페칭관련질문

146 views

Skip to first unread message

주성

unread,

Jul 20, 2011, 10:42:49 AM7/20/11

to Python 3 질문 게시판

urllib.request 모듈 사용해서 웹페이지 페치하는데
한글이 깨집니다.
encoding세팅만 3일 읽었는데두 해결이 안되네요

이를테면 아래와 같은 코드를 실행해보면..

=========================
opener = urllib.request.build_opener()
opener.addheaders=[('User-agent', 'chrome/5.0')]
fp=opener.open('http://ko.wikipedia.org/wiki/%EC%95%84%EC%A3%BC%EB
%8C%80', 'MS949')
page=fp.read()
print (page)

===========================

위키피디아에서 한글문서 페이지를 fetch 하고 출력 해보면 아래와 같습니다.

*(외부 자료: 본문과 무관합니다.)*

`config.mk`:
```
export PLATFORM = sky130hd
export DESIGN_NAME = sar_converter
export DESIGN_NICKNAME = d
export VERILOG_FILES = /design/src/rtl/sar_pkg.sv /design/src/rtl/sar_sequencer.sv /design/src/rtl/sar_register.sv /design/src/rtl/sar_coder.sv /design/src/rtl/sar_converter.sv
export SDC_FILE = /design/constraint.sdc
export NUM_CORES = 1
export LEC_CHECK = 0
export BUFFER_PORTS_ARGS = -buffer_cell sky130_fd_sc_hd__buf_2
export CAP_MARGIN = 15
export CORE_MARGIN = 2
export CORE_UTILIZATION = 50
export CTS_BUF_LIST = sky130_fd_sc_hd__clkbuf_8
export CTS_CLUSTER_SIZE = 30
export DETAILED_ROUTE_END_ITERATION = 10
export PLACE_DENSITY = 0.86
export SETUP_SLACK_MARGIN = 0.4
export SLEW_MARGIN = 10
export SYNTH_ARGS = -nofsm -noshare
export SYNTH_HDL_FRONTEND = slang
export SYNTH_SLANG_ARGS = --single-unit
```
`constraint.sdc`:
```
create_clock -name clk -period 1.2 [get_ports clk]
set_clock_uncertainty 0.2 [all_clocks]
set_input_delay 0.24 -clock clk [delete_from_list [all_inputs] [get_ports clk]]
set_output_delay 0.24 -clock clk [all_outputs]
set_load 0.01 [all_outputs]
```
`src/rtl/sar_pkg.sv`:
```
package sar_pkg;

  typedef enum logic {
    CODE_UNSIGNED = 1'b0,
    CODE_TWOS     = 1'b1
  } code_fmt_e;

  // Two's complement only for differential inputs with bipolar selected.
  function automatic code_fmt_e pick_fmt(input logic single_ended, input logic bipolar);
    return (!single_ended && bipolar) ? CODE_TWOS : CODE_UNSIGNED;
  endfunction

endpackage

```
`src/rtl/sar_sequencer.sv`:
```
module sar_sequencer #(
  parameter int W = 12
) (
  input  logic         clk,
  input  logic         rst,
  input  logic         start_i,
  output logic         load_o,
  output logic         last_o,
  output logic         busy_o,
  output logic         done_o,
  output logic [W-1:0] sel_o
);

  localparam logic [W-1:0] TOP_BIT = {1'b1, {(W-1){1'b0}}};

  logic         busy_q;
  logic         done_q;
  logic [W-1:0] sel_q;

  assign load_o = start_i && !busy_q;
  assign last_o = busy_q && sel_q[0];

  always_ff @(posedge clk) begin
    if (rst) begin
      busy_q <= 1'b0;
      done_q <= 1'b0;
      sel_q  <= '0;
    end else begin
      done_q <= 1'b0;
      if (load_o) begin
        busy_q <= 1'b1;
        sel_q  <= TOP_BIT;
      end else if (busy_q) begin
        if (sel_q[0]) begin
          busy_q <= 1'b0;
          done_q <= 1'b1;
          sel_q  <= '0;
        end else begin
          sel_q <= sel_q >> 1;
        end
      end
    end
  end

  assign busy_o = busy_q;
  assign done_o = done_q;
  assign sel_o  = sel_q;

endmodule

```
`src/rtl/sar_register.sv`:
```
module sar_register #(
  parameter int W = 12
) (
  input  logic         clk,
  input  logic         rst,
  input  logic         load_i,
  input  logic         busy_i,
  input  logic [W-1:0] sel_i,
  input  logic         cmp_i,
  output logic [W-1:0] trial_o,
  output logic [W-1:0] resolved_o
);

  localparam logic [W-1:0] MID = {1'b1, {(W-1){1'b0}}};

  logic [W-1:0] trial_q;

  // Code with the bit under test decided, before the next bit is tried.
  assign resolved_o = cmp_i ? trial_q : (trial_q & ~sel_i);

  always_ff @(posedge clk) begin
    if (rst) begin
      trial_q <= '0;
    end else if (load_i) begin
      trial_q <= MID;
    end else if (busy_i) begin
      trial_q <= resolved_o | (sel_i >> 1);
    end
  end

  assign trial_o = trial_q;

endmodule

```
`src/rtl/sar_coder.sv`:
```
module sar_coder
  import sar_pkg::*;
#(
  parameter int W = 12
) (
  input  logic         clk,
  input  logic         rst,
  input  logic         capture_i,
  input  code_fmt_e    fmt_i,
  input  logic [W-1:0] code_i,
  output logic [W-1:0] result_o
);

  logic [W-1:0] result_q;
  logic [W-1:0] coded;

  // Offset binary to two's complement is a flip of the top bit.
  always_comb begin
    coded = code_i;
    if (fmt_i == CODE_TWOS) begin
      coded[W-1] = ~code_i[W-1];
    end
  end

  always_ff @(posedge clk) begin
    if (rst) begin
      result_q <= '0;
    end else if (capture_i) begin
      result_q <= coded;
    end
  end

  assign result_o = result_q;

endmodule

```
`src/rtl/sar_converter.sv`:
```
module sar_converter
  import sar_pkg::*;
#(
  parameter int WIDTH = 12
) (
  input  logic             clk,
  input  logic             rst,
  input  logic             start_i,
  input  logic             cmp_i,
  input  logic             single_ended_i,
  input  logic             bipolar_i,
  output logic [WIDTH-1:0] dac_code_o,
  output logic             busy_o,
  output logic             done_o,
  output logic [WIDTH-1:0] result_o
);

  logic             load;
  logic             last;
  logic             busy;
  logic [WIDTH-1:0] sel;
  logic [WIDTH-1:0] resolved;
  code_fmt_e        fmt_q;

  // Mode is frozen for the whole conversion.
  always_ff @(posedge clk) begin
    if (rst) begin
      fmt_q <= CODE_UNSIGNED;
    end else if (load) begin
      fmt_q <= pick_fmt(single_ended_i, bipolar_i);
    end
  end

  sar_sequencer #(.W(WIDTH)) u_seq (
    .clk     (clk),
    .rst     (rst),
    .start_i (start_i),
    .load_o  (load),
    .last_o  (last),
    .busy_o  (busy),
    .done_o  (done_o),
    .sel_o   (sel)
  );

  sar_register #(.W(WIDTH)) u_reg (
    .clk        (clk),
    .rst        (rst),
    .load_i     (load),
    .busy_i     (busy),
    .sel_i      (sel),
    .cmp_i      (cmp_i),
    .trial_o    (dac_code_o),
    .resolved_o (resolved)
  );

  sar_coder #(.W(WIDTH)) u_coder (
    .clk       (clk),
    .rst       (rst),
    .capture_i (last),
    .fmt_i     (fmt_q),
    .code_i    (resolved),
    .result_o  (result_o)
  );

  assign busy_o = busy;

endmodule

```
# [Word level (Yosys, flattened, before mapping)]
# Cells that the tools add are included.
[totals] input_bits=6 ff_bits=39
[classes] mux=12 bitwise=5 reduce_logical=8
[op_table] op="$mux 12" count=5
[op_table] op="$and 12x12->12" count=1
[op_table] op="$not 12->12" count=1
[op_table] op="$or 12x11->12" count=1
[op_table] op="$mux 11" count=1
[op_table] op="$mux 1" count=6
[op_table] op="$logic_and 1x1->1" count=3
[op_table] op="$reduce_or 3->1" count=1
[op_table] op="$logic_not 1->1" count=2
[op_table] op="$not 1->1" count=2
[op_table] op="$reduce_bool 2->1" count=1
[op_table] op="$reduce_or 2->1" count=1

# [Depth between registers and ports, before layout]
[depth] ltp_word=6 ltp_mapped=5 ltp_nobuf=3

# [Hierarchy]
# Synthesis repeated with hierarchy kept, for this count alone.
[unflattened] hier_cells=168 area_unflattened_um2=1729.2
[by_module_without_submodules] mod="sar_sequencer" area_per_inst_um2=618.1 cells_each=55 seq_area_each_um2=280.3 n_inst=1
[by_module_without_submodules] mod="sar_register" area_per_inst_um2=615.6 cells_each=69 seq_area_each_um2=240.2 n_inst=1
[by_module_without_submodules] mod="sar_coder" area_per_inst_um2=452.9 cells_each=40 seq_area_each_um2=240.2 n_inst=1
[by_module_without_submodules] mod="sar_converter" area_per_inst_um2=42.5 cells_each=4 seq_area_each_um2=20.0 n_inst=1

# [Worst setup path before layout]
# OpenSTA, ideal clock, no wires.
[synth_path] path_kind="register to register" start="reg u_seq.busy_q, in the netlist u_seq.busy_o" end="reg u_coder.result_q[11], in the netlist u_coder.result_o[11]" stages_incl_launch_ff=5 arrival_time_ps=1014 setup_slack_ps=-129 period_less_slack_ps=1329 path_cell_list="dfxtp_1 -> buf_4 -> a21oi_1 -> a32o_1 -> a31o_1"
[synth_between] elab_chain_len=1
[synth_rtl] item="from (decl)" line_no="sar_sequencer.sv:16" rtl="logic busy_q;"
[synth_rtl] item="from (signal assigned)" line_no="sar_sequencer.sv:25" rtl="busy_q <= 1'b0;"
[synth_rtl] item="from (signal assigned)" line_no="sar_sequencer.sv:31" rtl="busy_q <= 1'b1;"
[synth_rtl] item="from (signal assigned)" line_no="sar_sequencer.sv:35" rtl="busy_q <= 1'b0;"
[synth_rtl] item="$logic_and 1x1->1" line_no="sar_sequencer.sv:21" rtl="assign last_o = busy_q && sel_q[0];"
[synth_rtl] item="to (signal assigned)" line_no="sar_coder.sv:29" rtl="result_q <= coded;"
[synth_rtl] item="to (decl)" line_no="sar_coder.sv:14" rtl="logic [W-1:0] result_q;"
# Every way passes these cells.
# A chain may end at the register's enable or synchronous reset.

# [Worst setup path in the final report]
[layout_path] start="reg u_seq.sel_q[1], in the netlist u_seq.sel_o[1]" end="reg u_coder.result_q[1], in the netlist u_coder.result_o[1]"
[layout_between] elab_chain_len=3
[layout_rtl] item="from (decl)" line_no="sar_sequencer.sv:18" rtl="logic [W-1:0] sel_q;"
[layout_rtl] item="from (signal assigned)" line_no="sar_sequencer.sv:39" rtl="sel_q <= sel_q >> 1;"
[layout_rtl] item="$not 12->12" line_no="sar_register.sv:19" rtl="assign resolved_o = cmp_i ? trial_q : (trial_q & ~sel_i);"
[layout_rtl] item="$and 12x12->12" line_no="sar_register.sv:19"
[layout_rtl] item="$mux 12" line_no="sar_register.sv:19"
# Every way passes these cells.

==> qor.tcl <==
set qor(status) {complete, but fails checks}
set qor(failing_checks) {DRC, setup timing}
set qor(syn_area_per_cell_sq_um) 8.79
set qor(clk_pin_slew_worst_paths_ps) 90
set qor(synthArstFlopShare_pct) 0
set qor(startpoint) {u_seq.sel_o[1]}
set qor(timing.reg2reg.setup_slack_ps) -280
set qor(final_nets) 245
set qor(drt_first_pass_iters) 9
set qor(grt_pass1_wl_um) 8910
set qor(synthToLayoutAreaGrowth_pct) 71.4
set qor(initial_core_util_pct) 53.6
set qor(dr_total_vias) 1909
set qor(worst_slew_margin_rel_pct) 56.6
set qor(cts.sinks) 39
set qor(synth_cell_type_count) 26
set qor(crit_path_cell_trace) {inv_1 -> o21ai_0 -> o31ai_2}
set qor(hold_path_class) {primary input to flip-flop}
set qor(clock_tree.htree_level_count) 2
set qor(worst_ep_arrival_time_ps) 1470
set qor(synthMostInstantiatedCell) {sky130_fd_sc_hd__dfxtp_1}
set qor(clockRootBuffer) {sky130_fd_sc_hd__clkbuf_8}
set qor(critPathCaptureType) {flip-flop}
set qor(post-route-period-util_pct) 124
set qor(synthDominantCellAreaShare_pct) 52.0
set qor(leakagePower_uw) 0.00102
set qor(cpLargestDelayFamily) {compound AO/OA/AOI/OAI gates}
set qor(drt.antenna.violating_nets) 0
set qor(synthesis.instances) 171
set qor(finalWorstPathRequiredPeriod_ps) 1480
set qor(routed_wire_length_per_instance_um) 28.3
set qor(dp.final_hpwl_um) 2180
set qor(yosysTopAreaCell) {sky130_fd_sc_hd__dfxtp_1}
set qor(timing.critical_path.required_ps) 1180
set qor(cp_slowest_stage_delay_ps) 550
set qor(die_height_um) 58.8
set qor(drive_above_1_share_pct) 62.1
set qor(cts_inserted_buffers) 5
set qor(critPathLaunchType) {flip-flop}
set qor(crit_path_setup_slack_layout_ps) -283
set qor(placementRows) 19
set qor(pwr_cell_area_nw_per_um2) 1010
set qor(vias_in_the_first_global_route) 1664
set qor(hp_start) {single_ended_i}
set qor(remaining_design_rule_violation_count) 3
set qor(synth_enable_flop_cells) 0
set qor(max_freq_ghz) 0.674
set qor(dieArea_sq_um) 3460
set qor(sequential_to_total_area_share_from_yosys_stat_pct) 52.0
set qor(synth.cell_area_sq_um) 1500
set qor(min_delay_path_depth) 3
set qor(warnings_from_yosys) 0
set qor(power.total_uw) 2610
set qor(grt_max_degree) 23
set qor(finalHoldWorstSlack_ps) 43.7
set qor(ys_top_cells_by_count) {sky130_fd_sc_hd__dfxtp_1, sky130_fd_sc_hd__nand2_1, sky130_fd_sc_hd__o21ai_0}
set qor(insertedDiodeCount) 0
set qor(path_buf_inv) 1
set qor(worstSetupPathType) {flip-flop to flip-flop}
set qor(rsz0062_at_grt) {yes}
set qor(post_drt_via_cell_ratio) 7.04
set qor(hold_path_end) {fmt_q}
set qor(number_of_i_o_port_buffers) 31
set qor(irDropWorstVdd_mv) 1.09
set qor(drv.max_cap_violation_count) 0
set qor(slew_violations) 0
set qor(gr-usage-all-layers_pct) 35.8
set qor(worst_r2r_path_depth) 3
set qor(syn-num-nets) 177
set qor(worstReg2RegEnd) {u_coder.result_o[1]}
set qor(overflow_left_after_global_routing) 0
set qor(cts_tree) {built}
set qor(tightestPinTransition_ps) 645
set qor(boundaryPins) 32
set qor(crit_fanout) 3
set qor(clk-insertion-delay-late_ps) 310
set qor(drt_first_iter_violations) 288
set qor(cts.path.max_buffers) 2
set qor(final_setup_violation_count) 59
set qor(cell_with_the_largest_stage_delay_on_the_worst_path) {sky130_fd_sc_hd__o21ai_0}
set qor(yosys_register_bits) 39
set qor(final-hold-violation-count) 0
set qor(grt_antenna_before_repair) 1
set qor(gp_congestion) 0.845
set qor(yosys-top-cells-area) {sky130_fd_sc_hd__dfxtp_1, sky130_fd_sc_hd__o21ai_0, sky130_fd_sc_hd__nand2_1, sky130_fd_sc_hd__a2bb2oi_1, sky130_fd_sc_hd__a21oi_1}
set qor(synth_ff_type) {sky130_fd_sc_hd__dfxtp_1}
set qor(fillCellCount) 89
set qor(core_area_sq_um) 2810
set qor(die_width_um) 58.8
set qor(wl_um) 7680
set qor(rr_startpoint) {u_seq.sel_o[1]}
## power breakdown
group / switching (uW) / total, uW / internal, uW
clock: 525 / 924 / 398
sequential: 17.9 / 1310 / 1300
combinational: 197 / 373 / 177
## sequential cells by signal, summed over array words and instances (netlist names)
signal and cells:
u_coder.result_o 12, u_seq.sel_o 12, u_seq.done_o 1, fmt_q 1, u_reg.trial_o 12, u_seq.busy_o 1
## layout by cell type, fill, tap and decap left out, types with 2 or more instances in the layout
master,n
sky130_fd_sc_hd__a21oi_1,15
sky130_fd_sc_hd__a2bb2oi_2,10
sky130_fd_sc_hd__buf_12,3
sky130_fd_sc_hd__buf_16,2
sky130_fd_sc_hd__buf_2,6
sky130_fd_sc_hd__buf_4,27
sky130_fd_sc_hd__buf_6,32
sky130_fd_sc_hd__buf_8,2
sky130_fd_sc_hd__clkbuf_8,5
sky130_fd_sc_hd__dfxtp_1,13
sky130_fd_sc_hd__dfxtp_2,21
sky130_fd_sc_hd__dfxtp_4,5
sky130_fd_sc_hd__inv_1,12
sky130_fd_sc_hd__nand2_1,21
sky130_fd_sc_hd__nand2_2,3
sky130_fd_sc_hd__nand2b_4,3
sky130_fd_sc_hd__nor2_1,11
sky130_fd_sc_hd__o21ai_0,8
sky130_fd_sc_hd__o21ai_1,2
sky130_fd_sc_hd__o21ai_2,9
sky130_fd_sc_hd__o21ai_4,2
sky130_fd_sc_hd__o31ai_1,4
sky130_fd_sc_hd__o31ai_2,5
## layer usage
layer | part of all wire, % | global-route usage [%] | routed length (um)
met1 | 35 | 43.6 | 2720
met2 | 44 | 59.4 | 3390
met3 | 13 | 7.47 | 992
met4 | 7.5 | 18.5 | 578
met5 | 0 | 0 | 0
## final cells by class
cell class | count | area, sq um | area share (%)
well taps | 31 | 38.8 | 1.51
inverters | 12 | 45.0 | 1.75
repair buffers | 72 | 738 | 28.7
multi-input cells | 109 | 843 | 32.7
clock buffers | 5 | 68.8 | 2.67
flip-flops and latches | 39 | 826 | 32.1
clock inverters | 3 | 16.3 | 0.631
## worst reg2reg max path, stage by stage, from the launching register on
cell                      delay [ps]
sky130_fd_sc_hd__dfxtp_1         350
sky130_fd_sc_hd__inv_1           100
sky130_fd_sc_hd__o21ai_0         550
sky130_fd_sc_hd__o31ai_2         160
## worst max-delay path by stage
stage | end | depth (start not counted)
after floorplan | u_seq.sel_o[3] | 5
after global placement | u_coder.result_o[11] | 4
after detailed placement | u_coder.result_o[11] | 4
after CTS | busy_o | 2
after global routing | u_coder.result_o[1] | 3
final | u_coder.result_o[1] | 3
## metrics by stage
step	setup WS (ps)	TNS (ps)	instances	area [sq um]	util [%]
after global placement	-41.6	-361	233	1740	62.2
after floorplan	-39.9	-405	171	1560	-
after CTS	-135	-998	258	2420	86.2
final	-283	-6120	271	2580	91.8
after global routing	-301	-6790	271	2580	91.8
after detailed placement	-68.3	-481	233	1740	62.2
## kinds of logic after synthesis
kind of cell / Yosys count / share of synthesized area [%]
DFF: 39 / 52.0
and+or+nand+nor: 47 / 14.5
buffers and inverters: 24 / 7.58
AOI/OAI and AO/OA: 60 / 25.2
muxes: 1 / 0.749
## repair_timing
action,in CTS,in global routing
gates cloned,3,0
pin swaps,19,4
endpoints found under the setup margin,65,65
gates resized for setup,101,15
hold endpoints to repair,1,0
setup buffers,14,13
Power figures use the tool's default switching activity.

========================================
b'<!DOCTYPE html PUBLIC "-//W3C//DTD XHTML 1.0 Transitional//EN"
"http://www.w3.org/TR/xhtml1/DTD/xhtml1-transitional.dtd">\n<html
lang="ko" dir="ltr" xmlns="http://www.w3.org/1999/xhtml">\n<head>
\n<title>\xec\x95\x84\xec\xa3\xbc\xeb\x8c\x80\xed\x95\x99\xea\xb5\x90
- \xec\x9c\x84\xed\x82\xa4\xeb\xb0\xb1\xea\xb3\xbc, \xec\x9a\xb0\xeb
\xa6\xac \xeb\xaa\xa8\xeb\x91\x90\xec\x9d\x98 \xeb\xb0\xb1\xea\xb3\xbc
\xec\x82\xac\xec\xa0\x84</title>\n
.........
중략
======================================
\xeb\xaa\xa8\xeb 문자의 정체가 뭔가요??

평면우주

unread,

Jul 21, 2011, 11:22:52 AM7/21/11

to Python 3 질문 게시판

안녕하세요.

일단 물어 보신 것 처럼 한글이 깨진 것은 encording이 깨져서 그런 겁니다. 웹사이트에서 보내는 문자열은 멀티바이트 입니
다.
즉 정상적으로 보시려면 다음 처럼 decode 함수를 사용해서 utf-8로 변경하면 됩니다.

>>> import urllib.request

>>> opener = urllib.request.build_opener()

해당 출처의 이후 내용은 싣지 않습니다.